08/19/2004 11:00PM

California racing absorbs another blow


California Gov. Arnold Schwarzenegger made a lot of campaign promises during last year's special election. The biggest was to close the state's huge $14 billion budget deficit.

It was an open door for California businesses to step through and commit what they could do for the state. Of course, if you did something for the state, the state would do something in return.

In the area of gambling, it was an opening for the racing industry to grab a foothold on the slot machines that are now a monopoly for the Indian tribes. Well, guess who's winning the battles and is well on their way to winning the war?

This week another nail was hammered into the coffin when Gov. Schwarzenegger announced formal agreements on five new Indian casino compacts. That's expected to generate another $200 million for the state of California.

Since June, Indian tribal gaming interests have signed on to pay the state of California $1 billion in a lump sum for transportation. Their yearly collections, with the new deals in place, will reach $350 million a year, according to the governor's accounting office. And the number may grow. The governor has new deals with only 10 of the 57 Indian tribes that are doing gambling business in California.

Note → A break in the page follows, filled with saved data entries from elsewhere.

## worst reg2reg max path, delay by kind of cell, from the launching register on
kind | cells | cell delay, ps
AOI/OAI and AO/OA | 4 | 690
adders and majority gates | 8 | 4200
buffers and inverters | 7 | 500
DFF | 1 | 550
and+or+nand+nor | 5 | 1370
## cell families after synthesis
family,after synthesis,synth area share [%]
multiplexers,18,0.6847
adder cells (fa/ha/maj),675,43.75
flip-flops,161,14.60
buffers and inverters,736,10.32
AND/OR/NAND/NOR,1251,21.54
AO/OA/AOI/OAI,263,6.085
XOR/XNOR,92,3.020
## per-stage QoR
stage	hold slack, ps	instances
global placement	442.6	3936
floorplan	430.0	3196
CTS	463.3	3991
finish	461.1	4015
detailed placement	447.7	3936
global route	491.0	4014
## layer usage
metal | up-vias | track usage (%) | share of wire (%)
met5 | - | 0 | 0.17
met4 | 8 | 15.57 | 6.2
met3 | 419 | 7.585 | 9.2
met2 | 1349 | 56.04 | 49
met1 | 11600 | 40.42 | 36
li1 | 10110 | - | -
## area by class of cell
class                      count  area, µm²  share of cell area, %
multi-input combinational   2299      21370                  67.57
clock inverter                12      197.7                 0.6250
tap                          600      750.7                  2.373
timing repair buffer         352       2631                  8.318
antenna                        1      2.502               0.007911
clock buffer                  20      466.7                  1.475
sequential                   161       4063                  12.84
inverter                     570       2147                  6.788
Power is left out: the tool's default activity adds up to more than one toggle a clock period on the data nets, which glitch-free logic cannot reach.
### config.mk
export PLATFORM = sky130hd
export DESIGN_NAME = lag_result_writer
export DESIGN_NICKNAME = d
export VERILOG_FILES = /design/src/rtl/lag_pkg.sv /design/src/rtl/lag_stats.sv /design/src/rtl/lag_result_writer.sv
export SDC_FILE = /design/constraint.sdc
export NUM_CORES = 1
export LEC_CHECK = 0
export CAP_MARGIN = 0
export CORE_ASPECT_RATIO = 1.2
export CORE_UTILIZATION = 25
export DETAILED_ROUTE_END_ITERATION = 6
export MAX_ROUTING_LAYER = met4
export PLACE_DENSITY_LB_ADDON = 0.05
export SETUP_SLACK_MARGIN = 0.1
export SLEW_MARGIN = 20
export SYNTH_ARGS = -nofsm -noshare
export SYNTH_HDL_FRONTEND = slang
export SYNTH_SLANG_ARGS = --single-unit
### constraint.sdc
create_clock -name clk_sys -period 2.2 [get_ports clk_sys]
set_input_delay 0.44 -clock clk_sys [delete_from_list [all_inputs] [get_ports clk_sys]]
set_output_delay 0.44 -clock clk_sys [all_outputs]
set_load 0.1 [all_outputs]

Those hard numbers will make it nearly impossible for the horse racing industry to win a special referendum this November. The referendum would force the Indian tribes to pay 25 percent of revenues to the state or see the state's racetracks and card clubs get 30,000 slot machines.

It must be aggravating to California racing leaders to see a state like Pennsylvania ram through legislation to help its horse racing industry. Pennsylvania will eventually have 61,000 slot machines at its racetracks and various locations. The scary part is by the end of this decade, the daily purses at Philadelphia Park could rival, or surpass, those offered at Del Mar, Hollywood, and Santa Anita.

Here in Las Vegas, optimism abounds over the new deals. The biggest of the five proposed casinos is with the Lytton Band of Pomo Indians. George Maloof, owner of the Palms, and Jerry Turk, former owner of Fitzgeralds downtown, will develop and manage the $450 million project.

The Bay Area casino will be located only 20 miles from San Francisco and 14 miles from downtown Oakland. With the magnitude of the project and its location, analysts suspect it will be wildly successful and have a negative impact on northern Nevada gaming.

An early proposal from Maloof and Turk calls for a 450,000 square foot entertainment complex, including a 200,000 square foot casino, a 150,000 square foot events center, and a 100,000 square foot administrative area. The Lytton Band would be allowed to have a maximum of 5,000 slot machines, of which up to 25 percent of profits from the slots and table games would be paid to the state. The deal has been compared to two Connecticut tribes, Foxwoods and Mohegan Sun, which have facilities that are second to none.

The Lytton Band also received an exclusivity agreement that prohibits any another casino from opening within a 35-mile radius. The casino is expected to open during 2007.

Richard Eng is the turf editor for the Las Vegas Review-Journal and host of the Race Day Las Vegas Wrap Up radio show.